* **Collected data**:
++++
==> src/rtl/trace_enc_formatter.sv <==
// Module: lays out the chosen event as a prefix-tagged 32-bit word.
// Assumes DATA_W >= 27, ADDR_W >= 30 and FLAG_W = 28, so that every
// truncated field fits below its prefix.
module trace_enc_formatter
    import trace_enc_pkg::*;
#(
    parameter int DATA_W = 32,
    parameter int ADDR_W = 32,
    parameter int IDX_W  = 4,
    parameter int FLAG_W = 28
) (
    input  trace_kind_t         kind,
    input  logic                trig,
    input  logic [IDX_W-1:0]    reg_idx,
    input  logic [DATA_W-1:0]   reg_val,
    input  logic [ADDR_W-1:0]   jump_addr,
    input  logic                mem_wr,
    input  logic [ADDR_W-1:0]   mem_addr,
    input  logic [DATA_W-1:0]   mem_wdata,
    input  logic [FLAG_W-1:0]   flags,
    output logic [WORD_W-1:0]   word
);
    localparam int REGV_W = WORD_W - 2 - IDX_W;   // register value bits kept
    localparam int JMP_W  = WORD_W - 4;           // word-address bits of a jump
    localparam int MEM_W  = WORD_W - 5;           // memory payload bits

    logic [JMP_W-1:0] jump_field;
    logic [MEM_W-1:0] mem_field;
    logic             unused_bits;

    // Word addresses: drop the two byte-offset bits, keep the low bits
    assign jump_field = jump_addr[JMP_W+1:2];
    assign mem_field  = mem_wr ? mem_wdata[MEM_W-1:0] : mem_addr[MEM_W+1:2];

    // Sink for input bits the format discards
    assign unused_bits = &{1'b0, reg_val[DATA_W-1:REGV_W], jump_addr[1:0],
                           jump_addr[ADDR_W-1:JMP_W+2], mem_addr[1:0],
                           mem_addr[ADDR_W-1:MEM_W+2], mem_wdata[DATA_W-1:MEM_W]};

    // Assemble trigger bit, prefix and payload for the selected kind
    always_comb begin
        unique case (kind)
            KIND_REG:  word = {trig, 1'b0, reg_idx, reg_val[REGV_W-1:0]};
            KIND_JUMP: word = {trig, PFX_JUMP, jump_field};
            KIND_MEM:  word = {trig, PFX_MEM, mem_wr, mem_field};
            default:   word = {trig, PFX_FLAGS, flags};
        endcase
    end
endmodule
++++
* **Work to be completed**:
Copy each line of the entries exactly.

* **Completed exercise**:
==> src/rtl/trace_enc_formatter.sv <==
// Module: lays out the chosen event as a prefix-tagged 32-bit word.
// Assumes DATA_W >= 27, ADDR_W >= 30 and FLAG_W = 28, so that every
// truncated field fits below its prefix.
module trace_enc_formatter
    import trace_enc_pkg::*;
#(
    parameter int DATA_W = 32,
    parameter int ADDR_W = 32,
    parameter int IDX_W  = 4,
    parameter int FLAG_W = 28
) (
    input  trace_kind_t         kind,
    input  logic                trig,
    input  logic [IDX_W-1:0]    reg_idx,
    input  logic [DATA_W-1:0]   reg_val,
    input  logic [ADDR_W-1:0]   jump_addr,
    input  logic                mem_wr,
    input  logic [ADDR_W-1:0]   mem_addr,
    input  logic [DATA_W-1:0]   mem_wdata,
    input  logic [FLAG_W-1:0]   flags,
    output logic [WORD_W-1:0]   word
);
    localparam int REGV_W = WORD_W - 2 - IDX_W;   // register value bits kept
    localparam int JMP_W  = WORD_W - 4;           // word-address bits of a jump
    localparam int MEM_W  = WORD_W - 5;           // memory payload bits

    logic [JMP_W-1:0] jump_field;
    logic [MEM_W-1:0] mem_field;
    logic             unused_bits;

    // Word addresses: drop the two byte-offset bits, keep the low bits
    assign jump_field = jump_addr[JMP_W+1:2];
    assign mem_field  = mem_wr ? mem_wdata[MEM_W-1:0] : mem_addr[MEM_W+1:2];

    // Sink for input bits the format discards
    assign unused_bits = &{1'b0, reg_val[DATA_W-1:REGV_W], jump_addr[1:0],
                           jump_addr[ADDR_W-1:JMP_W+2], mem_addr[1:0],
                           mem_addr[ADDR_W-1:MEM_W+2], mem_wdata[DATA_W-1:MEM_W]};

    // Assemble trigger bit, prefix and payload for the selected kind
    always_comb begin
        unique case (kind)
            KIND_REG:  word = {trig, 1'b0, reg_idx, reg_val[REGV_W-1:0]};
            KIND_JUMP: word = {trig, PFX_JUMP, jump_field};
            KIND_MEM:  word = {trig, PFX_MEM, mem_wr, mem_field};
            default:   word = {trig, PFX_FLAGS, flags};
        endcase
    end
endmodule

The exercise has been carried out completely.